CD14 receptor is a lipid-anchored glycan-linked protein lacking transmembrane and cytoplasmic domains and is mainly expressed on myeloid monocytic cells. CD14 can bind to M. tuberculosis LAM, resulting in the macrophage production of IL-8 (Pugin et al. 1994). CD14 binding of bacterial ligands (LPS, lipoteichoic acid and peptidoglycan) requires co-interaction with other host receptor and cell surface components (TLRs) to facilitate phagocytosis, cell activation and cytokine secretion (Dziarski et al. 2000; Kaisho and Akira 2000). CD14 has also been shown to mediate uptake of non-opsonised M. tuberculosis by microglia cells, suggesting that this may be important in the pathogenesis of cerebral TB (Peterson et al. 1995). In AMs expressing high levels of CD14, the phagocytosis of M. bovis was enhanced (Khanna et al. 1996); however, M. tuberculosis merely up-regulates CD14 expression in macrophages without mediating phagocytosis (Shams et al. 2003). M. tuberculosis molecular chaperone chaperonin 60.1 protein partially activates human peripheral blood mononuclear cells via a CD14-mediated mechanism (Lewthwaite et al. 2001).

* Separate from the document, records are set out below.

Source: an optimization exercise on an open RTL-to-GDS flow (aim: small area, a short achievable clock period and few clock cycles per item). Production flows keep margins and buffers that such runs may drop.
Function was checked by simulation only, so behaviour that the tests miss may differ from the original.
Power and IR drop assume default switching activity.

Setup of before:
==> flow/design.v (excerpt) <==
module llmp16_alu (
    input  wire        clk,
    input  wire        rst,           
    input  wire        in_valid,
    output wire        in_ready,
    input  wire [15:0] in_instr,      
    input  wire [15:0] in_a,          
    input  wire [15:0] in_b,          
    output reg         out_valid,
    output reg  [15:0] out_result,
    output reg  [3:0]  out_dest,
    output reg         out_reg_we,
    output wire [3:0]  out_flags,     
    output reg         out_flags_we
);
    genvar gi;
    wire [3:0] cls = in_instr[15:12];
    wire [3:0] t   = in_instr[11:8];
    wire [3:0] fx  = in_instr[7:4];
    wire [3:0] fy  = in_instr[3:0];
    wire       c23 = (cls[3:1] == 3'b001);
    wire       c4  = (cls == 4'b0100);
    wire [9:0] tt;
    generate for (gi = 0; gi < 10; gi = gi + 1) begin : g_t
        assign tt[gi] = (t == gi);
    end endgenerate
    wire i_add = (c23 || c4) && tt[0];                        
    wire i_sub = c23 && tt[1] || c4 && (tt[1] || tt[3]);      
    wire i_cmp = c23 && tt[8];
    wire i_and = c23 && tt[5];
    wire i_tst = c23 && tt[9];
    wire i_or  = c23 && tt[6];
    wire i_xor = c23 && tt[7] || c4 && tt[2];                 
    wire i_shl = c4 && (tt[4] || tt[7]);
    wire i_shr = c4 && (tt[5] || tt[8]);
    wire i_sar = c4 && (tt[6] || tt[9]);
    wire i_mul = c23 && tt[2];
    wire i_div = c23 && tt[3];
    wire i_mod = c23 && tt[4];
    wire i_one = c4 && (tt[0] || tt[1]);                      
    wire i_not = c4 && tt[2];                                 
    wire i_neg = c4 && tt[3];                                 
    wire i_imm = c4 && (tt[7] || tt[8] || tt[9]);             
    wire [15:0] in_a_rev;
    generate for (gi = 0; gi < 16; gi = gi + 1) begin : g_arev
        assign in_a_rev[gi] = in_a[15 - gi];
    end endgenerate
    wire [15:0] d_a = i_neg ? 16'd0 : i_shl ? in_a_rev : in_a;
    wire [15:0] d_b = i_one ? 16'd1 : i_not ? 16'hFFFF : i_neg ? in_a :
  ...
For scale: ~2000 cells after synthesis, ~79 I/O pins, ~13000 um2 of cells after synthesis.
clock: 10.0 ns
lec_check: 0
abc_area: 1
cap_margin: 20
core_margin: 2
core_utilization: 45
slew_margin: 20
standard.sh (not shown) runs the stock make flow with config.mk's settings and CLKGATE_MAP_FILE= SYNTH_SCRIPT=/design/flow/synth_recipe.tcl, a recipe that flattens the netlist after the stock synthesis.
==> flow/flow/run.sh <==
#!/bin/bash
set -euo pipefail
bash standard.sh SETUP_SLACK_MARGIN=6.6 "BUFFER_PORTS_ARGS=-buffer_cell sky130_fd_sc_hd__buf_1" finish > standard_flow.log 2>&1
Testbench counts of before, summed over its fixed seeds: cycles 16,318, ops 12,000.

In mice, CD14 deficiency seems to be protective against chronic M. tuberculosis infection by supressing inflammatory responses. Mouse bone marrow derived macrophages deficient in CD14 exhibited a significant reduction in TNF-α secretion when infected with M. avium compared to controls, but infection of CD14-deficient mice with M. avium or M. tuberculosis showed no difference in controlling mycobacterial infection compared to controls (Reiling et al. 2001, 2002). However, another study found CD14−/− mice survive chronic M. tuberculosis infection, although their wild type counterparts succumbed to infection due to reduced pulmonary inflammation (Wieland et al. 2008).

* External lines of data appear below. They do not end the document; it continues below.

What follows belongs to an exercise in optimizing a design on an open flow for small area, a short achievable clock period and few clock cycles per item; a production flow would make more cautious choices.
Where RTL was checked, it was by simulation tests only, not by an equivalence proof against the original.
Power and IR drop assume default switching activity.

==> job 3710 <==
==> flow/design.v (excerpt) <==
module flanger_sweep_state_machine #(
    parameter N = 32,              
    parameter L = 24               
) (
    input  wire        clk,
    input  wire        rst,
    input  wire        key_valid,
    input  wire [7:0]  key_char,
    input  wire        btn,
    input  wire        in_valid,
    output wire        in_ready,
    input  wire [15:0] mic,
    input  wire [15:0] gen,
    output reg         out_valid,
    input  wire        out_ready,
    output reg  [31:0] out_data,
    output reg         out_last,
    output reg         out_ev_valid,
    output reg         out_ev_kind,    
    output reg  [7:0]  out_ev_arg,
    output wire [15:0] gen_freq
);
clock: 8.0 ns
lec_check: 0
cap_margin: 20
core_margin: 2
core_utilization: 40
cts_buf_list: sky130_fd_sc_hd__clkbuf_8
cts_cluster_diameter: 70
cts_cluster_size: 16
setup_slack_margin: 5
slew_margin: 20
standard.sh (not shown) runs the stock make flow with config.mk's settings and CLKGATE_MAP_FILE= SYNTH_SCRIPT=/design/flow/synth_recipe.tcl, a recipe that flattens the netlist after the stock synthesis.
==> flow/flow/run.sh <==
#!/bin/bash
# The standard layout with two changes:
# - the adders are left to ABC: without ADDER_MAP_FILE, synthesis does not
#   turn three-input XOR/majority pairs into full-adder cells, so the
#   multiplier's compressor tree is mapped as plain gates;
# - every port gets a buf_2 as its buffer (the standard flow's choice is a
#   slow delay buffer).
set -euo pipefail
bash standard.sh ADDER_MAP_FILE= "BUFFER_PORTS_ARGS=-buffer_cell sky130_fd_sc_hd__buf_2" finish > make_finish.log 2>&1
==> inputs of job 1620, as changes to job 3710 <==
CORE_UTILIZATION = 50   (was 40)
==> inputs of job 3474, as changes to job 3710 <==
--- a/flow/design.v
+++ b/flow/design.v
@@ -495,50 +495,74 @@
     wire       rdy = !sk_valid;      
     reg        in_ready_q;           
     assign in_ready = in_ready_q;
     wire acc   = in_valid && rdy;
     wire first = (cnt == 0);
     wire last  = (cnt == LAST_BEAT);
-    wire c_f     = (key_char == 8'h66);
-    wire c_r     = (key_char == 8'h72);
-    wire c_b     = (key_char == 8'h62);
-    wire c_mode  = (key_char == 8'h6E) | c_f | c_r | c_b;
-    wire c_plus  = (key_char == 8'h2B);
-    wire c_minus = (key_char == 8'h2D);
-    wire [1:0] c_key_mode = c_f ? M_FLAN : c_r ? M_RING : c_b ? M_CRUSH : M_NONE;
-    reg        k_mode, k_plus, k_minus;
-    reg  [1:0] key_mode;
-    wire       k_unrec = !(k_mode | k_plus | k_minus);
+    wire k_n     = (key_q == 8'h6E);
+    wire k_f     = (key_q == 8'h66);
+    wire k_r     = (key_q == 8'h72);
+    wire k_b     = (key_q == 8'h62);
+    wire k_plus  = (key_q == 8'h2B);
+    wire k_minus = (key_q == 8'h2D);
+    wire k_mode  = k_n | k_f | k_r | k_b;
+    wire k_unrec = !(k_mode | k_plus | k_minus);
+    reg [1:0] key_mode;
+    always @(*) begin
+        case (1'b1)
+            k_f:     key_mode = M_FLAN;
+            k_r:     key_mode = M_RING;
+            k_b:     key_mode = M_CRUSH;
+            default: key_mode = M_NONE;
+        endcase
+    end
     reg [2:0] new_depth;
     always @(*) begin
         new_depth = depth;
         if (key_pend && k_plus && depth < MAX_DEPTH)
             new_depth = depth + 3'd1;
         if (key_pend && k_minus && depth > MIN_DEPTH)
             new_depth = depth - 3'd1;
     end
     wire [1:0] new_mode = (key_pend && k_mode) ? key_mode : mode;
     wire       new_src  = src_sel ^ btn_pend;
     reg  [1:0] cur_mode;
     reg        cur_src;
-    wire [2:0] cur_depth = first ? new_depth : depth;
+    reg  [2:0] cur_depth;
     wire       acc_first = acc && first;
     wire [1:0] mode_n    = acc_first ? new_mode  : mode;
     wire       src_n     = acc_first ? new_src   : src_sel;
     wire [2:0] depth_n   = acc_first ? new_depth : depth;
-    wire       first_n   = acc ? last : first;
-    wire       kmode_n   = key_valid ? c_mode : (key_pend && !acc_first && k_mode);
-    wire [1:0] kmd_n     = key_valid ? c_key_mode : key_mode;
+    wire       kp_n      = key_valid || (key_pend && !acc_first);
     wire       bp_n      = btn || (btn_pend && !acc_first);
+    wire [7:0] kq_n      = key_valid ? key_char : key_q;
+    wire       first_n   = acc ? last : first;
+    wire n_f     = (kq_n == 8'h66);
+    wire n_r     = (kq_n == 8'h72);
+    wire n_b     = (kq_n == 8'h62);
+    wire n_mode  = (kq_n == 8'h6E) | n_f | n_r | n_b;
+    wire n_plus  = (kq_n == 8'h2B);
+    wire n_minus = (kq_n == 8'h2D);
+    wire [1:0] n_key_mode = n_f ? M_FLAN : n_r ? M_RING : n_b ? M_CRUSH : M_NONE;
+    reg [2:0] n_new_depth;
+    always @(*) begin
+        n_new_depth = depth_n;
+        if (kp_n && n_plus && depth_n < MAX_DEPTH)
+            n_new_depth = depth_n + 3'd1;
+        if (kp_n && n_minus && depth_n > MIN_DEPTH)
+            n_new_depth = depth_n - 3'd1;
+    end
     always @(posedge clk) begin
         if (rst) begin
-            cur_mode <= M_NONE;
-            cur_src  <= 1'b0;
+            cur_mode  <= M_NONE;
+            cur_src   <= 1'b0;
+            cur_depth <= MIN_DEPTH;
         end else begin
-            cur_mode <= (first_n && kmode_n) ? kmd_n : mode_n;
-            cur_src  <= first_n ? (src_n ^ bp_n) : src_n;
+            cur_mode  <= first_n ? ((kp_n && n_mode) ? n_key_mode : mode_n) : mode_n;
+            cur_src   <= first_n ? (src_n ^ bp_n) : src_n;
+            cur_depth <= first_n ? n_new_depth : depth_n;
         end
     end
     always @(posedge clk) begin
         if (rst) begin
             mode     <= M_NONE;
             src_sel  <= 1'b0;
@@ -560,19 +584,14 @@
                 btn_pend <= 1'b1;
             else if (acc && first)
                 btn_pend <= 1'b0;
         end
     end
     always @(posedge clk) begin
-        if (key_valid) begin
-            key_q    <= key_char;
-            k_mode   <= c_mode;
-            k_plus   <= c_plus;
-            k_minus  <= c_minus;
-            key_mode <= c_key_mode;
-        end
+        if (key_valid)
+            key_q <= key_char;
     end
     always @(posedge clk) begin
         if (acc && first) begin
             out_ev_valid <= key_pend && !(k_plus || k_minus);
             out_ev_kind  <= k_unrec;
             out_ev_arg   <= k_unrec ? key_q : {6'd0, key_mode};
==> flow/run.sh (new file) <==
#!/bin/bash
# synth_recipe.tcl (not shown) runs the flow's synth.tcl, then flattens the netlist and writes it again
# the make line also repeats each setting of config.mk as NAME=value (left out here)
make -C /OpenROAD-flow-scripts/flow DESIGN_CONFIG=/design/flow/config.mk WORK_HOME=/design/flow/orfs CLKGATE_MAP_FILE= SYNTH_SCRIPT=/design/flow/synth_recipe.tcl finish
SETUP_SLACK_MARGIN = 4.8   (was 5)
removed: flow/flow/run.sh
removed: flow/standard.sh
==> inputs of job 210, as changes to job 3710 <==
--- a/flow/design.v
+++ b/flow/design.v
@@ -495,84 +495,72 @@
     wire       rdy = !sk_valid;      
     reg        in_ready_q;           
     assign in_ready = in_ready_q;
     wire acc   = in_valid && rdy;
     wire first = (cnt == 0);
     wire last  = (cnt == LAST_BEAT);
-    wire c_f     = (key_char == 8'h66);
-    wire c_r     = (key_char == 8'h72);
-    wire c_b     = (key_char == 8'h62);
-    wire c_mode  = (key_char == 8'h6E) | c_f | c_r | c_b;
-    wire c_plus  = (key_char == 8'h2B);
-    wire c_minus = (key_char == 8'h2D);
-    wire [1:0] c_key_mode = c_f ? M_FLAN : c_r ? M_RING : c_b ? M_CRUSH : M_NONE;
-    reg        k_mode, k_plus, k_minus;
-    reg  [1:0] key_mode;
-    wire       k_unrec = !(k_mode | k_plus | k_minus);
+    wire k_n     = (key_q == 8'h6E);
+    wire k_f     = (key_q == 8'h66);
+    wire k_r     = (key_q == 8'h72);
+    wire k_b     = (key_q == 8'h62);
+    wire k_plus  = (key_q == 8'h2B);
+    wire k_minus = (key_q == 8'h2D);
+    wire k_mode  = k_n | k_f | k_r | k_b;
+    wire k_unrec = !(k_mode | k_plus | k_minus);
+    reg [1:0] key_mode;
+    always @(*) begin
+        case (1'b1)
+            k_f:     key_mode = M_FLAN;
+            k_r:     key_mode = M_RING;
+            k_b:     key_mode = M_CRUSH;
+            default: key_mode = M_NONE;
+        endcase
+    end
     reg [2:0] new_depth;
     always @(*) begin
         new_depth = depth;
         if (key_pend && k_plus && depth < MAX_DEPTH)
             new_depth = depth + 3'd1;
         if (key_pend && k_minus && depth > MIN_DEPTH)
             new_depth = depth - 3'd1;
     end
     wire [1:0] new_mode = (key_pend && k_mode) ? key_mode : mode;
     wire       new_src  = src_sel ^ btn_pend;
-    reg  [1:0] cur_mode;
-    reg        cur_src;
+    wire [1:0] cur_mode  = first ? new_mode  : mode;
+    wire       cur_src   = first ? new_src   : src_sel;
     wire [2:0] cur_depth = first ? new_depth : depth;
-    wire       acc_first = acc && first;
-    wire [1:0] mode_n    = acc_first ? new_mode  : mode;
-    wire       src_n     = acc_first ? new_src   : src_sel;
-    wire [2:0] depth_n   = acc_first ? new_depth : depth;
-    wire       first_n   = acc ? last : first;
-    wire       kmode_n   = key_valid ? c_mode : (key_pend && !acc_first && k_mode);
-    wire [1:0] kmd_n     = key_valid ? c_key_mode : key_mode;
-    wire       bp_n      = btn || (btn_pend && !acc_first);
-    always @(posedge clk) begin
-        if (rst) begin
-            cur_mode <= M_NONE;
-            cur_src  <= 1'b0;
-        end else begin
-            cur_mode <= (first_n && kmode_n) ? kmd_n : mode_n;
-            cur_src  <= first_n ? (src_n ^ bp_n) : src_n;
-        end
-    end
     always @(posedge clk) begin
         if (rst) begin
             mode     <= M_NONE;
             src_sel  <= 1'b0;
             depth    <= MIN_DEPTH;
             key_pend <= 1'b0;
             btn_pend <= 1'b0;
             cnt      <= 0;
         end else begin
-            if (acc)
+            if (acc) begin
                 cnt <= last ? 0 : cnt + 1'b1;
-            mode    <= mode_n;
-            src_sel <= src_n;
-            depth   <= depth_n;
+                if (first) begin
+                    mode    <= new_mode;
+                    src_sel <= new_src;
+                    depth   <= new_depth;
+                end
+            end
             if (key_valid)
                 key_pend <= 1'b1;
             else if (acc && first)
                 key_pend <= 1'b0;
             if (btn)
                 btn_pend <= 1'b1;
             else if (acc && first)
                 btn_pend <= 1'b0;
         end
     end
     always @(posedge clk) begin
-        if (key_valid) begin
-            key_q    <= key_char;
-            k_mode   <= c_mode;
-            k_plus   <= c_plus;
-            k_minus  <= c_minus;
-            key_mode <= c_key_mode;
-        end
+        if (key_valid)
+            key_q <= key_char;
     end
     always @(posedge clk) begin
         if (acc && first) begin
             out_ev_valid <= key_pend && !(k_plus || k_minus);
             out_ev_kind  <= k_unrec;
             out_ev_arg   <= k_unrec ? key_q : {6'd0, key_mode};
==> flow/flow/run.sh (replaced) <==
#!/bin/bash
# The standard layout, with the adders left to ABC: without ADDER_MAP_FILE,
# synthesis does not turn three-input XOR/majority pairs into full-adder
# cells, so the multiplier's compressor tree is mapped as plain gates.
# Timing repair aims for 5.3 ns of setup slack (a 2.7 ns period).
set -euo pipefail
bash standard.sh ADDER_MAP_FILE= SETUP_SLACK_MARGIN=5.3 finish > make_finish.log 2>&1
==> run summary <==
item	job 1620	job 3474	job 210	job 3710
Status	no timing/DRC/antenna violations	no timing/DRC/antenna violations	no timing/DRC/antenna violations	no timing/DRC/antenna violations
Skew-Pair Late Insertion Delay	0.70 ns	0.70 ns	0.73 ns	0.70 ns
Library cell appearing most often on the critical path	-	fa_1	buf_12	-
Share of cell area taken by multi-input logic gates	34.61%	33.36%	34.64%	34.39%
Worst-path maximum fanout	5	16	6	5
Initial detailed-routing violation count	1,845	2,505	2,378	1,789
End of the worst hold path	l2$_DFFE_PN_	l2$_DFFE_PN_	u_flan.hist[11][2]$_DFFE_PP_	u_flan.hist[17][9]$_DFFE_PP_
Signal arrival time at the worst endpoint	3.40 ns	3.64 ns	3.45 ns	3.37 ns
Area post-placement	29,690 sq um	30,320 sq um	30,240 sq um	29,880 sq um
Number of standard-cell rows in the floorplan	87	97	97	97
Switching power of the nets	1675 uW	1524 uW	2223 uW	1678 uW
Compound-Gate Fraction of Synth Area	14.00%	14.16%	14.21%	14.00%
Worst reg-to-reg path cell count	9	8	12	8
Combinational cell fraction of total power	15.6%	13.0%	25.1%	15.9%
Share of synthesized area spent on multiplexers	1.433%	1.443%	1.176%	1.433%
Gate Count Post-Synth	2,347	2,206	2,363	2,347
Max frequency	339.6 MHz	311.1 MHz	333.7 MHz	340.1 MHz
Sequential Area	16,860 sq um	16,730 sq um	16,710 sq um	16,860 sq um
XOR/XNOR Fraction of Synth Area	11.87%	5.298%	12.05%	11.87%
Tightest hold margin	0.4331 ns	0.4434 ns	0.4273 ns	0.4373 ns
Sequential share of power	58.0%	59.1%	51.6%	58.1%
Worst path buffer plus inverter count	1	2	6	1
Testbench counts of job 3710, summed over its fixed seeds: cycles 16,408, items 16,384.
Testbench counts of job 1620, summed over its fixed seeds: cycles 16,408, items 16,384.
For job 3474 and job 210, only the layout was checked, not whether the RTL still works.

-- port drivers added, routing unchanged --
The results above use ideal ports. As a check the final layouts listed here were re-extracted and re-timed, cells and wires unchanged. Step 1: set_driving_cell puts a clkbuf_16 on clk and a buf_2 on each other input, an assumption about the parent block. Step 2 adds t to the input delays and takes it off the output delays; t is the mean of the earliest and latest rising clock arrival at the registers after step 1. Input paths then give back, and output paths get back, about the clock's delay inside the block. a / b / c = no drivers / after step 1 / after step 2; a / b = the first two.
run	t, ns	setup WS [ns]	slew at the worst register clock pin (ns)
job 3710	0.731	5.060 / 5.013 / 4.365	0.11 / 0.11
job 1620	0.726	5.056 / 5.046 / 4.364	0.11 / 0.11
job 3474	0.734	4.786 / 4.786 / 4.197	0.11 / 0.11
job 210	0.766	5.003 / 4.957 / 4.192	0.11 / 0.11
After both steps every run listed still meets setup and hold. The setup slack of job 210, which loses most, moves by -0.046 ns with the drivers and by -0.811 ns with both steps.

Soluble CD14, produced from proteolytic cleavage of membrane CD14, seems to be significantly elevated in patients with pulmonary TB (Hoheisel et al. 1995). A SNP in the promoter region (C(−159)T) of the CD14 gene has been found to be associated with high levels of soluble CD14 and increased probably of developing pulmonary TB in the Mexican population (Rosas-Taraco et al. 2007). In another study, the -159TT allele in the CD14 promoter was also significantly associated with TB risk in the Korean population, probably from higher promoter activity resulting in higher level of soluble CD14, but also decreased IFN-γ secretion in individuals with this genotype (Kang et al. 2009).

6 Concluding Remarks

The nature of host-pathogen interaction is complex in tuberculosis. At the very heart of this is the host receptor-mycobacterial ligand interaction, which is the critical molecular dialogue in the early stages of M. tuberculosis infection. Understanding this molecular dialogue is profoundly important in determining the infection outcome. In vitro studies have proven an essential first step, but they often only involve one receptor-ligand interaction. In vivo, the host-pathogen communication is undoubtedly more complex involving an array of mycobacteria ligands that interact with several host PRRs, both soluble and membrane bound. There is indeed redundancy in both the mycobacterial ligands and host PRRs. In vivo, internalisation of M. tuberculosis involves multiple routes of cellular entry and crosstalk and co-operation between different PRRs. There seems to be a balance between TLR and CTLR entry with TLR often favouring a pro-inflammatory response, whereas CTLR favouring an anti-inflammatory response. Furthermore, the favoured target cell of M. tuberculosis (macrophage or dendritic cell) adds an additional layer of complexity. Fully understanding the host-pathogen dialogue in the early stages of infection is the ‘holy grail’ in preventing tuberculosis, because only then can we devise strategies to fully block mycobacterial interaction and entry into human cells.